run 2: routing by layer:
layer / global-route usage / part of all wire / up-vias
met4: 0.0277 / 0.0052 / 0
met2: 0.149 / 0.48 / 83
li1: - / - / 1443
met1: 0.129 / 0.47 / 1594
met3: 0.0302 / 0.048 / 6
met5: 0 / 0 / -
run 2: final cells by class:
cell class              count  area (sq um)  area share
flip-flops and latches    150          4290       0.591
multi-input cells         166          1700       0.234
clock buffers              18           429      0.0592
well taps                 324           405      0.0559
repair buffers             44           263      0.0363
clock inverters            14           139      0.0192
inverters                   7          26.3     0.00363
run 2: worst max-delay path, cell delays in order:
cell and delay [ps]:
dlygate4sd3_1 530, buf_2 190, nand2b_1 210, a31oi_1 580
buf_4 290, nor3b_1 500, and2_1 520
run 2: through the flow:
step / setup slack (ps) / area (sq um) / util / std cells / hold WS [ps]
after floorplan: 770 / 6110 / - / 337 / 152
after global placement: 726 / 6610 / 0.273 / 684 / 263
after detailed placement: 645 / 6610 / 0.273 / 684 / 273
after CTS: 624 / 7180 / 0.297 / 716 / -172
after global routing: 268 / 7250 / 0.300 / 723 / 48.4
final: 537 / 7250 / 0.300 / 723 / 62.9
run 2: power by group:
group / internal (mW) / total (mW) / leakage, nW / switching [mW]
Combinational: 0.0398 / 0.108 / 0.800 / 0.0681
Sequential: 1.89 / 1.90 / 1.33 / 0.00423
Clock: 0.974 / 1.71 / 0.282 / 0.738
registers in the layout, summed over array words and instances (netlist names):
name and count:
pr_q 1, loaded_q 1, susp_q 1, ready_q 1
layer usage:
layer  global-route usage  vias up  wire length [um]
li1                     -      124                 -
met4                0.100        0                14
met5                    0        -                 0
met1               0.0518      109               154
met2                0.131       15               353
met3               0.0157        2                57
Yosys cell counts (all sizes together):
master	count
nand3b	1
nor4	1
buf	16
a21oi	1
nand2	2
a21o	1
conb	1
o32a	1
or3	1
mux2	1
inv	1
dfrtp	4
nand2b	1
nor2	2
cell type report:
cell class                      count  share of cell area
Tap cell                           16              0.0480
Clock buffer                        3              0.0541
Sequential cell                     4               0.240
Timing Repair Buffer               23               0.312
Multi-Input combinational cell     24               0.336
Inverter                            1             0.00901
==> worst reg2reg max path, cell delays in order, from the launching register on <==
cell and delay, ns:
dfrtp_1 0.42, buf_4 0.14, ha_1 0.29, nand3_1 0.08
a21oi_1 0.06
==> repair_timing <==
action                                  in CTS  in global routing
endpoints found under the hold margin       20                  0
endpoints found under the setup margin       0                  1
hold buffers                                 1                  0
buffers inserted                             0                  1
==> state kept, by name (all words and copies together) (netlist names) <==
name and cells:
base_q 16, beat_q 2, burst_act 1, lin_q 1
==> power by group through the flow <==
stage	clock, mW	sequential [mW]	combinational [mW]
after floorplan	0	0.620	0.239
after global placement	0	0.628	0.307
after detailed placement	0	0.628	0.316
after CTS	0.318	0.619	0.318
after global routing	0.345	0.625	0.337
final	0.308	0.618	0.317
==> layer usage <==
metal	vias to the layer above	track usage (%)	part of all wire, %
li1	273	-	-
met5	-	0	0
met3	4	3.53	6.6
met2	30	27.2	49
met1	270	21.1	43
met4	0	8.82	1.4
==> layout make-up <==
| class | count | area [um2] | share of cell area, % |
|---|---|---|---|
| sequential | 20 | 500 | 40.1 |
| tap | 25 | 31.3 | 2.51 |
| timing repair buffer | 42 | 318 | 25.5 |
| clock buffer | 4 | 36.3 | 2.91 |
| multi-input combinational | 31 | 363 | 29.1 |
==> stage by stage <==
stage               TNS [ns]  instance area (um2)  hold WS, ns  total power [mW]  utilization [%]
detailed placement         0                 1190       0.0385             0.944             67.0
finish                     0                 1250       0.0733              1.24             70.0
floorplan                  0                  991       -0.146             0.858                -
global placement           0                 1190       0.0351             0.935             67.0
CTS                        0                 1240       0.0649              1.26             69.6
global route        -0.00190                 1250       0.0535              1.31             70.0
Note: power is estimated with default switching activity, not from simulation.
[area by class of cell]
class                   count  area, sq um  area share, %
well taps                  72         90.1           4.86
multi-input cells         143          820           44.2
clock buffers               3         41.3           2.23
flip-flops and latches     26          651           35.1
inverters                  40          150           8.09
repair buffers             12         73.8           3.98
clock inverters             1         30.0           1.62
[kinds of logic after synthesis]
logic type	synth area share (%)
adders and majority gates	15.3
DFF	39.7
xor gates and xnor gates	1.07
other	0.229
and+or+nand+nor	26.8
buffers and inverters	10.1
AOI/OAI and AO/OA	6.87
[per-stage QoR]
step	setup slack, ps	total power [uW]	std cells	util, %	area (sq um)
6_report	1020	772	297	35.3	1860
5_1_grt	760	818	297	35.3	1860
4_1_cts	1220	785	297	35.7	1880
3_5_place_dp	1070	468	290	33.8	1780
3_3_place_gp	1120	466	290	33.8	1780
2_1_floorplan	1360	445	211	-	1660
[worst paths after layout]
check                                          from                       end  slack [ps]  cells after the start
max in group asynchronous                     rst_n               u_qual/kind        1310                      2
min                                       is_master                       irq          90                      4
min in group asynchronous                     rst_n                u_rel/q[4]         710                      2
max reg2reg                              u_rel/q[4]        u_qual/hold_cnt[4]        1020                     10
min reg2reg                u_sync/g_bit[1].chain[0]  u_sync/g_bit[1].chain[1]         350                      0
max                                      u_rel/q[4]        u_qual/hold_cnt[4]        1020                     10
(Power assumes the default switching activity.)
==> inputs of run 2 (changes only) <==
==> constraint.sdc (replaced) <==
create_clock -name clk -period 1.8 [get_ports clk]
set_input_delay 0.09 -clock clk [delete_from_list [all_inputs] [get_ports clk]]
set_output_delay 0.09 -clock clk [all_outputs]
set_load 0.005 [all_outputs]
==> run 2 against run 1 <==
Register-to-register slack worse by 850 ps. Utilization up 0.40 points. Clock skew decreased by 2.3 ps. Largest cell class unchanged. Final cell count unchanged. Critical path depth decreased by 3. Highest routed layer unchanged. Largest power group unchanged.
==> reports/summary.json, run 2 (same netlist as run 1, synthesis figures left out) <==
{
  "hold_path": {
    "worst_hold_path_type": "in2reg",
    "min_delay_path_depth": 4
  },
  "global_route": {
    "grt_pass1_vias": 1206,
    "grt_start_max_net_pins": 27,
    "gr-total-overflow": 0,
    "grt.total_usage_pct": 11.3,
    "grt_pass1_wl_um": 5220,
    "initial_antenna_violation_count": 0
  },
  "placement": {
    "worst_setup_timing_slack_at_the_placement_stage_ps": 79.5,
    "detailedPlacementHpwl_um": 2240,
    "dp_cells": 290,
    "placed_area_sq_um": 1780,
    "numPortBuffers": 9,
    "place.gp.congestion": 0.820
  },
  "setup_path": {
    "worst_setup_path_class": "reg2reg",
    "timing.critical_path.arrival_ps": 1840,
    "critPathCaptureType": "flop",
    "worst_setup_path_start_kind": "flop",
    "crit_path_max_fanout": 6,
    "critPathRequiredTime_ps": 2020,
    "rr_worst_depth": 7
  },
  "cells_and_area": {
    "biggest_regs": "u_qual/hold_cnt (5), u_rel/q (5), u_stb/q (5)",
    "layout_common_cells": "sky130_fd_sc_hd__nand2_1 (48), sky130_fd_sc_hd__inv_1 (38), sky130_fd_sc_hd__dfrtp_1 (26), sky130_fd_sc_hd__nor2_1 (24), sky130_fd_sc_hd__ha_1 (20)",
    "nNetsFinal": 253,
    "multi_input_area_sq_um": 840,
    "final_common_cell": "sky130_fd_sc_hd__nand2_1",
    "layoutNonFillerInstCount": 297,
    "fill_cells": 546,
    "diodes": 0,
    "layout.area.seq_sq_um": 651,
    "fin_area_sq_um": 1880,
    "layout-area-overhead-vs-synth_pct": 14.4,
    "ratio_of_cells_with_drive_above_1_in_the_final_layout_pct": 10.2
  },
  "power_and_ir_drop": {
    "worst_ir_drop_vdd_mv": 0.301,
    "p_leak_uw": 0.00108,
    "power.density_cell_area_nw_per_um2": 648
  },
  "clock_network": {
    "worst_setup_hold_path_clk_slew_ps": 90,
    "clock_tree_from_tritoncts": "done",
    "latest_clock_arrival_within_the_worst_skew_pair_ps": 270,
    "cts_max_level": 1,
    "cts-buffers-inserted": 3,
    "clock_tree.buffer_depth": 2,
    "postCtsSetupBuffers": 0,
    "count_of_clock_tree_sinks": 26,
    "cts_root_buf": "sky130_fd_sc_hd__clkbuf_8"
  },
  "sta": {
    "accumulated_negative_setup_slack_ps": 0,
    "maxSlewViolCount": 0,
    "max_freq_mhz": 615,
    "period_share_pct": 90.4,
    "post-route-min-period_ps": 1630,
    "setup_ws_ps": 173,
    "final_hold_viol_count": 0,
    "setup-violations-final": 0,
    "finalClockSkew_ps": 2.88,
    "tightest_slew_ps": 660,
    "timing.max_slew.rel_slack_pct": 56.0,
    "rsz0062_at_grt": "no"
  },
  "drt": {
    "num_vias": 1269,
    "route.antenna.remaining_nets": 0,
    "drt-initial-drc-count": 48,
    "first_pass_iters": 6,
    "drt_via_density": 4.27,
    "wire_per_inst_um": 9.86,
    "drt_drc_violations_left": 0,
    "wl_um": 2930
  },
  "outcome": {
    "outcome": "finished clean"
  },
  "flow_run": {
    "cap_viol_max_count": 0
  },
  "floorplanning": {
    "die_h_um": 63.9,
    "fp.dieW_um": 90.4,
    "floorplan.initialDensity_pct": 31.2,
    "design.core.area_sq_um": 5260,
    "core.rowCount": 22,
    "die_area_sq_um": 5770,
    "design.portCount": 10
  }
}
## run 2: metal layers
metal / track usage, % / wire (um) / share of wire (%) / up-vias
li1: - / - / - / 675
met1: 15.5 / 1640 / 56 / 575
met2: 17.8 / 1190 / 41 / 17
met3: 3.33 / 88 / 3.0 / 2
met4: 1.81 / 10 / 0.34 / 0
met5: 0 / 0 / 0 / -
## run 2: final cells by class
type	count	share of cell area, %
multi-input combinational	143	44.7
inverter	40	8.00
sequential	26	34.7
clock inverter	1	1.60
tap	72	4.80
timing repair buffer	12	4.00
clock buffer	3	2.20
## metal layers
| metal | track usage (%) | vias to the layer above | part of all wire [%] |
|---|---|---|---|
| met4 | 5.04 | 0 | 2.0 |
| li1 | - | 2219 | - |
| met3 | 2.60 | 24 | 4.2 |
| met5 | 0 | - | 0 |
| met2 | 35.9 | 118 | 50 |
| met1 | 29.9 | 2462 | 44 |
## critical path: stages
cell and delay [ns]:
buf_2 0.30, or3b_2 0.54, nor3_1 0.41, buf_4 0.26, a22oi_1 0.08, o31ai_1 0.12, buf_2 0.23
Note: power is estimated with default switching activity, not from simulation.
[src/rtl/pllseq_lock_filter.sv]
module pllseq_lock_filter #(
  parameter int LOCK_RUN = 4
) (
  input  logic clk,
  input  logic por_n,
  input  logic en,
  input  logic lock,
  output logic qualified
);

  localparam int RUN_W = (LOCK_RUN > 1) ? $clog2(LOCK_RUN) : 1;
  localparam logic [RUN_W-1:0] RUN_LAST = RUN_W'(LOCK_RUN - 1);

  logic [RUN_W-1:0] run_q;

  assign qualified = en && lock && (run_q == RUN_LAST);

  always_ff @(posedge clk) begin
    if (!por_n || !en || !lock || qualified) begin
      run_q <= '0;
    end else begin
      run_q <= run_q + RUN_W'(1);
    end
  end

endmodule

________________

**Aim of the task**
In the listing above, locate the line containing "li1 | - | 2219 | - |" and the line containing "buf_2 0.30, or3b_2", then transcribe both and every line between them verbatim.

**Solution for this exercise**
| li1 | - | 2219 | - |
| met3 | 2.60 | 24 | 4.2 |
| met5 | 0 | - | 0 |
| met2 | 35.9 | 118 | 50 |
| met1 | 29.9 | 2462 | 44 |
## critical path: stages
cell and delay [ns]:
buf_2 0.30, or3b_2 0.54, nor3_1 0.41, buf_4 0.26, a22oi_1 0.08, o31ai_1 0.12, buf_2 0.23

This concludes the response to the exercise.